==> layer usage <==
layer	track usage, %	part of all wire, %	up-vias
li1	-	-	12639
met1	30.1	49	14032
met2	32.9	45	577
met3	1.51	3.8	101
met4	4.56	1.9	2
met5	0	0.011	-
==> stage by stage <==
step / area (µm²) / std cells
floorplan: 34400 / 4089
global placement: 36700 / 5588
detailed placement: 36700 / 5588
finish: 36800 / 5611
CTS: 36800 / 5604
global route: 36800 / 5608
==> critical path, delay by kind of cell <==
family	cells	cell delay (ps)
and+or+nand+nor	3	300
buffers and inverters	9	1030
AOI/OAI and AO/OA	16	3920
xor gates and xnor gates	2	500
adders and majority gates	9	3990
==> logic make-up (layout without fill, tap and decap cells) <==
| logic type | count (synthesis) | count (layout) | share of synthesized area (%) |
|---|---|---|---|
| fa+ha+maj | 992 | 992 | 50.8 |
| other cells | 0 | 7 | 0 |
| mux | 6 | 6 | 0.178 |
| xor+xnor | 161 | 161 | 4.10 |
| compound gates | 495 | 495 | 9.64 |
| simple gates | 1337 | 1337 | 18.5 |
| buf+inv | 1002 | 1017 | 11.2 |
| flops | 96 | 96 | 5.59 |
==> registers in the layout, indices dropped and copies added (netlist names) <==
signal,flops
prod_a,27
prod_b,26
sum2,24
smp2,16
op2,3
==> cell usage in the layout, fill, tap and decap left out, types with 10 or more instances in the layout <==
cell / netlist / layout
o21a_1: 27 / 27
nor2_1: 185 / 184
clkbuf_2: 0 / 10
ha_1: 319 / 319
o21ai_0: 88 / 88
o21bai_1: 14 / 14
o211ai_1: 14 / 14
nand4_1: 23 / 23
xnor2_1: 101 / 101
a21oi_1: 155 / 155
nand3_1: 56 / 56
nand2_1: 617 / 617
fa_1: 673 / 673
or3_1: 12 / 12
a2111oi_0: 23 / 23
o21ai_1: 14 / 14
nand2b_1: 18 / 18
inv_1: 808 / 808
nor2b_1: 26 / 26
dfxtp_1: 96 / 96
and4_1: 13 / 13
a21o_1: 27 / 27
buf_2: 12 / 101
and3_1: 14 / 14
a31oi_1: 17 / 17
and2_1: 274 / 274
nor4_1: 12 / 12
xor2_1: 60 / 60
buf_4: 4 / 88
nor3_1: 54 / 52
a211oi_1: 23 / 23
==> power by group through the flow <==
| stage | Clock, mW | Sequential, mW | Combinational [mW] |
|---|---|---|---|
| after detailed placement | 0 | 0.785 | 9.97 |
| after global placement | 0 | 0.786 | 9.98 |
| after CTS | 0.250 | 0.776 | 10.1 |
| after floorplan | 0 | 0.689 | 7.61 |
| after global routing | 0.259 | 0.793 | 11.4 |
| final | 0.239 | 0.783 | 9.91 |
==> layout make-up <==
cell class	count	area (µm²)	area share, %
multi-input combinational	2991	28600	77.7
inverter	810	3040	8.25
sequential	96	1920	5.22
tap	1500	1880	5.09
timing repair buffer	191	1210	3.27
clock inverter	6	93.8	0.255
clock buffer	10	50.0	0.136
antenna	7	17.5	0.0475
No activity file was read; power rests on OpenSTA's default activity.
### config.mk
export PLATFORM = sky130hd
export DESIGN_NAME = rpu_csr
export DESIGN_NICKNAME = d
export VERILOG_FILES = /design/src/hdl/rpu_pkg.sv /design/src/hdl/rpu_csr.sv
export SDC_FILE = /design/constraint.sdc
export NUM_CORES = 1
export LEC_CHECK = 0
export BUFFER_PORTS_ARGS = -buffer_cell sky130_fd_sc_hd__buf_2
export CORE_MARGIN = 1
export CORE_UTILIZATION = 45
export CTS_CLUSTER_SIZE = 25
export DETAILED_ROUTE_END_ITERATION = 6
export GPL_ROUTABILITY_DRIVEN = 0
export PLACE_DENSITY = 0.78
export SLEW_MARGIN = 15
export SYNTH_ARGS = -nofsm -noshare
export SYNTH_HDL_FRONTEND = slang
export SYNTH_SLANG_ARGS = --single-unit
### constraint.sdc
create_clock -name clock -period 0.9 [get_ports clock]
set_input_delay 0.045 -clock clock [delete_from_list [all_inputs] [get_ports clock]]
set_output_delay 0.045 -clock clock [all_outputs]
set_load 0.005 [all_outputs]
### src/hdl/rpu_pkg.sv
// Shared types and constants for the RMSprop parameter update pipeline.
package rpu_pkg;

   localparam int FRAC_BITS  = 24;
   localparam int SQRT_STEPS = 28;   // root bits of a 56-bit radicand
   localparam int DIV_STEPS  = 58;   // quotient bits
   localparam int STEPS_PER_STG = 2;
   localparam int SQRT_STG   = SQRT_STEPS / STEPS_PER_STG;
   localparam int DIV_STG    = DIV_STEPS / STEPS_PER_STG;

   localparam logic [24:0] ONE_Q24  = 25'h100_0000;
   localparam logic [23:0] HALF_Q24 = 24'h80_0000;

   localparam logic [24:0] RST_LEARNING_RATE = 25'd167772;
   localparam logic [24:0] RST_DECAY_RATE    = 25'd16609444;
   localparam logic [24:0] RST_EPSILON       = 25'd1;
   localparam logic [24:0] RST_DECAY_WEIGHT  = 25'd0;

   typedef enum logic [2:0] {
      CSR_LEARNING_RATE = 3'd0,
      CSR_DECAY_RATE    = 3'd1,
      CSR_EPSILON       = 3'd2,
      CSR_DECAY_WEIGHT  = 3'd3
   } csr_index_type;

   typedef struct packed {
      logic signed [31:0] param_value;
      logic signed [31:0] grad_value;
      logic [31:0]        old_square_avg;
   } req_type;

   typedef struct packed {
      logic signed [31:0] new_param;
      logic [31:0]        new_square_avg;
      logic               saturated;
      logic               zero_denominator;
   } rsp_type;

   typedef struct packed {
      logic [24:0] learning_rate;
      logic [24:0] decay_rate;
      logic [24:0] epsilon;
      logic [24:0] decay_weight;
   } cfg_type;

   // Per-item data that rides along the root and divide pipelines.
   typedef struct packed {
      logic signed [31:0] p;
      logic               g_neg;
      logic [56:0]        num;
      logic [31:0]        nv;
      logic               sat;
   } side_type;

endpackage

### src/hdl/rpu_csr.sv
// Configuration register file for the RMSprop update.
module rpu_csr (
   input  logic                clock,
   input  logic                reset,
   input  logic                csr_valid,
   output logic                csr_ready,
   input  logic [2:0]          csr_index,
   input  logic [24:0]         csr_data,
   output rpu_pkg::cfg_type    cfg
);

   rpu_pkg::cfg_type cfg_ff, cfg_in;

   assign csr_ready = 1'b1;
   assign cfg = cfg_ff;

   always_comb begin
      cfg_in = cfg_ff;
      if (csr_valid) begin
         unique case (csr_index)
            rpu_pkg::CSR_LEARNING_RATE: cfg_in.learning_rate = csr_data;
            rpu_pkg::CSR_DECAY_RATE:    cfg_in.decay_rate    = csr_data;
            rpu_pkg::CSR_EPSILON:       cfg_in.epsilon       = csr_data;
            rpu_pkg::CSR_DECAY_WEIGHT:  cfg_in.decay_weight  = csr_data;
            default: ;
         endcase
      end
   end

   always_ff @(posedge clock) begin
      if (reset) begin
         cfg_ff.learning_rate <= rpu_pkg::RST_LEARNING_RATE;
         cfg_ff.decay_rate    <= rpu_pkg::RST_DECAY_RATE;
         cfg_ff.epsilon       <= rpu_pkg::RST_EPSILON;
         cfg_ff.decay_weight  <= rpu_pkg::RST_DECAY_WEIGHT;
      end else begin
         cfg_ff <= cfg_in;
      end
   end

endmodule

==> flow_summary.yaml <==
status:
  status: "finished, final reports clean"
layout:
  antenna_cells: 0
  nNetsFinal: 560
  largest_reg_flops: 100
  drive_gt1_share_pct: 39.7
  area_growth_pct: 31.0
clock_tree:
  clock_sinks: 100
  cts_root_buf: "clkbuf_8"
  cts_tree: "done"
  h-tree-depth: 3
  numCtsBuffers: 9
  insertion_delay_ps: 340
  cts.path.max_buffers: 2
  path_clk_slew_ps: 90
worst_setup_path:
  path_class: "reg -> out"
  r2r_end: "cfg[23]"
  worst_ep_arrival_time_ps: 830
  critPathLaunchType: "register"
  reg2reg_depth: 2
  critPathTopFamily: "flip-flops"
  worstReg2RegStart: "cfg[23]"
  cp_max_fo: 2
  cp.buffers_inverters: 1
  crit_chain: "buf_2"
  worst_ep_required_time_ps: 850
  slowest_delay_ps: 360
  cp-end-kind: "primary output"
  worst_path_max_delay_cell: "dfxtp_1"
  r2r_slack_ps: 270
flow_run:
  drv_cap: 0
die:
  design.die.area_mm2: 0.00938
  die_width_um: 96.9
  initial_utilization_pct: 46.4
  rows: 34
  io_pins: 132
  core_mm2: 0.00872
  die_h_um: 96.9
min_path:
  worstHoldEndpoint: "cfg[72]"
  hold_path.class: "in -> reg"
  min_path_cells: 3
  min_from: "csr_data[22]"
route:
  num_vias: 3133
  drtIter0Drc: 102
  antenna_left: 0
  firstDrtPassIters: 4
  routed_wirelength_mm: 9.37
  routedWlPerCell_um: 14.6
  routed_via_density: 4.88
  drc: 0
power:
  ir_drop_v: 0.000857
  p_leak_nw: 2.52
  power_mw: 7.81
  power_per_cell_area_mw_per_mm2: 1470
yosys:
  syn_area_mm2: 0.00405
  synth_top_cells_by_count: "101 x nand2b_1, 100 x dfxtp_1, 100 x mux2i_1"
  synth_flop_cell: "dfxtp_1"
  ys_async_sr_fraction_pct: 0
  ys_ff_latch: 100
  synth_top_area_share_pct: 49.4
  syn_inst: 386
  synth_area_leaders: "dfxtp_1 49%, mux2i_1 25%, nand2b_1 16%"
  synth-seq-area-share_pct: 49.4
  synth_edf_count: 0
  synth_area_leader_cell: "dfxtp_1"
  yosysWarnings: 0
  synth.avg_cell_area_um2: 10.5
  synth.distinct_cells: 14
  syn-num-nets: 417
  yosysMostFrequentCell: "nand2b_1"
sta:
  finalMaxSlewViolations: 0
  skew_ps: 0
  hold_viol_final: 0
  max_freq_ghz: 1.15
  post-route-period-util_pct: 96.8
  final-setup-viol-count: 0
  period_minus_slack_ps: 871
  hold_ws_ps: 22.1
global_routing:
  antenna_found_initial: 0
  track_usage_pct: 20.2
  grt_max_degree: 66
  gr-total-overflow: 0
  first_global_vias: 3070
  grt_pass1_wl_mm: 15.2
place:
  io_buffers: 130
  hpwl_mm: 6.37
## final cells by class
class,count,area [µm²]
clock buffers,12,135
clock inverters,4,26.3
fillers,716,3420
multi-input cells,256,1920
flip-flops and latches,100,2070
well taps,108,135
repair buffers,162,1010
## cell families (layout without fill, tap and decap cells)
kind of cell	Yosys count	in the layout	synth area share, %
simple gates	155	155	21.7
mux	100	100	24.7
flops	100	100	49.4
buf+inv	30	178	4.08
other cells	1	1	0.0926
## how the worst max path moves through the flow
stage          endpoint  depth (start not counted)         start  slack [ps]
2_1_floorplan   cfg[91]                          3  csr_index[0]         -30
3_5_place_dp    cfg[72]                          4  csr_index[1]        -230
6_report        cfg[13]                          1       cfg[13]          30
3_3_place_gp    cfg[91]                          3  csr_index[0]        -200
4_1_cts         cfg[94]                          1       cfg[94]           1
5_1_grt          cfg[0]                          1        cfg[0]         -10
## metrics by stage
| step | TNS [ps] | instance area [µm²] | util, % | std cells | setup slack, ps |
|---|---|---|---|---|---|
| after global routing | -12.1 | 5300 | 60.8 | 642 | -12.1 |
| final | 0 | 5300 | 60.8 | 642 | 28.6 |
| after floorplan | -229 | 4060 | - | 386 | -32.7 |
| after global placement | -10930 | 4860 | 55.7 | 605 | -198 |
| after CTS | 0 | 5230 | 60.0 | 642 | 1.41 |
| after detailed placement | -13020 | 4860 | 55.7 | 605 | -234 |
## layer usage
layer | GRT usage, % | vias to the layer above | routed length (µm)
li1 | - | 1542 | -
met1 | 24.8 | 1487 | 4040
met2 | 34.1 | 85 | 4740
met3 | 3.90 | 19 | 372
met4 | 9.30 | 0 | 216
met5 | 0 | - | 0
## cell usage in the layout (no fill, tap or decap), drive strengths merged
cell | synthesis | layout
clkinvlp | 0 | 1
dfxtp | 100 | 100
nor2 | 47 | 47
nand2b | 101 | 101
buf | 18 | 141
conb | 1 | 1
nor4b | 1 | 1
nand4b | 1 | 1
clkbuf | 12 | 12
nand4bb | 2 | 2
mux2i | 100 | 100
or4b | 1 | 1
nor4bb | 2 | 2
clkinv | 0 | 3
dlygate4sd3 | 0 | 21
## worst reg2reg max path, stage by stage (launching register included)
cell	delay [ps]
dfxtp_2	350
nand2b_1	60
mux2i_1	150
## where the power goes
part	switching (mW)	leakage, nW	internal [mW]
Combinational	0.365	1.61	0.410
Sequential	0.0518	0.822	4.53
Clock	1.45	0.0803	1.01
## repair_timing
action,4_1_cts,5_1_grt
cloned,0,0
gates resized for setup,1,54
endpoints found under the setup margin,1,54
hold buffers,21,0
buffers inserted,0,0
endpoints found under the hold margin,23,0
No activity file was read; power rests on OpenSTA's default activity.
===== src/hdl/rpu_pkg.sv =====
// Shared types and constants for the RMSprop parameter update pipeline.
package rpu_pkg;

   localparam int FRAC_BITS  = 24;
   localparam int SQRT_STEPS = 28;   // root bits of a 56-bit radicand
   localparam int DIV_STEPS  = 58;   // quotient bits
   localparam int STEPS_PER_STG = 2;
   localparam int SQRT_STG   = SQRT_STEPS / STEPS_PER_STG;
   localparam int DIV_STG    = DIV_STEPS / STEPS_PER_STG;

   localparam logic [24:0] ONE_Q24  = 25'h100_0000;
   localparam logic [23:0] HALF_Q24 = 24'h80_0000;

   localparam logic [24:0] RST_LEARNING_RATE = 25'd167772;
   localparam logic [24:0] RST_DECAY_RATE    = 25'd16609444;
   localparam logic [24:0] RST_EPSILON       = 25'd1;
   localparam logic [24:0] RST_DECAY_WEIGHT  = 25'd0;

   typedef enum logic [2:0] {
      CSR_LEARNING_RATE = 3'd0,
      CSR_DECAY_RATE    = 3'd1,
      CSR_EPSILON       = 3'd2,
      CSR_DECAY_WEIGHT  = 3'd3
   } csr_index_type;

   typedef struct packed {
      logic signed [31:0] param_value;
      logic signed [31:0] grad_value;
      logic [31:0]        old_square_avg;
   } req_type;

   typedef struct packed {
      logic signed [31:0] new_param;
      logic [31:0]        new_square_avg;
      logic               saturated;
      logic               zero_denominator;
   } rsp_type;

   typedef struct packed {
      logic [24:0] learning_rate;
      logic [24:0] decay_rate;
      logic [24:0] epsilon;
      logic [24:0] decay_weight;
   } cfg_type;

   // Per-item data that rides along the root and divide pipelines.
   typedef struct packed {
      logic signed [31:0] p;
      logic               g_neg;
      logic [56:0]        num;
      logic [31:0]        nv;
      logic               sat;
   } side_type;

endpackage


===== src/hdl/rpu_sqrt.sv =====
// Pipelined restoring integer square root, two root bits per stage.
module rpu_sqrt (
   input  logic                clock,
   input  logic                reset,
   input  logic                adv,
   input  logic                in_valid,
   input  logic [55:0]         in_rad,
   input  rpu_pkg::side_type   in_side,
   output logic                out_valid,
   output logic [27:0]         out_root,
   output rpu_pkg::side_type   out_side
);

   localparam int N = rpu_pkg::SQRT_STG;

   logic              v_ff    [N];
   logic [55:0]       rad_ff  [N], rad_in  [N];
   logic [29:0]       rem_ff  [N], rem_in  [N];
   logic [27:0]       root_ff [N], root_in [N];
   rpu_pkg::side_type side_ff [N];

   always_comb begin
      logic [55:0] x;
      logic [29:0] r;
      logic [27:0] q;
      logic [31:0] t, trial;
      for (int k = 0; k < N; k++) begin
         x = (k == 0) ? in_rad : rad_ff[(k == 0) ? 0 : k - 1];
         r = (k == 0) ? 30'd0  : rem_ff[(k == 0) ? 0 : k - 1];
         q = (k == 0) ? 28'd0  : root_ff[(k == 0) ? 0 : k - 1];
         for (int j = 0; j < rpu_pkg::STEPS_PER_STG; j++) begin
            t     = {r, x[55:54]};
            trial = {2'b00, q, 2'b01};
            x     = {x[53:0], 2'b00};
            if (t >= trial) begin
               t = t - trial;
               r = t[29:0];
               q = {q[26:0], 1'b1};
            end else begin
               r = t[29:0];
               q = {q[26:0], 1'b0};
            end
         end
         rad_in[k]  = x;
         rem_in[k]  = r;
         root_in[k] = q;
      end
   end

   always_ff @(posedge clock) begin
      if (reset) begin
         for (int k = 0; k < N; k++) v_ff[k] <= 1'b0;
      end else if (adv) begin
         v_ff[0] <= in_valid;
         for (int k = 1; k < N; k++) v_ff[k] <= v_ff[k-1];
      end
   end

   always_ff @(posedge clock) begin
      if (adv) begin
         side_ff[0] <= in_side;
         for (int k = 1; k < N; k++) side_ff[k] <= side_ff[k-1];
         for (int k = 0; k < N; k++) begin
            rad_ff[k]  <= rad_in[k];
            rem_ff[k]  <= rem_in[k];
            root_ff[k] <= root_in[k];
         end
      end
   end

   assign out_valid = v_ff[N-1];
   assign out_root  = root_ff[N-1];
   assign out_side  = side_ff[N-1];

endmodule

## Problem
Your job is to copy out every line from the records above that has the word "make".

## Exercise output
==> logic make-up (layout without fill, tap and decap cells) <==
==> layout make-up <==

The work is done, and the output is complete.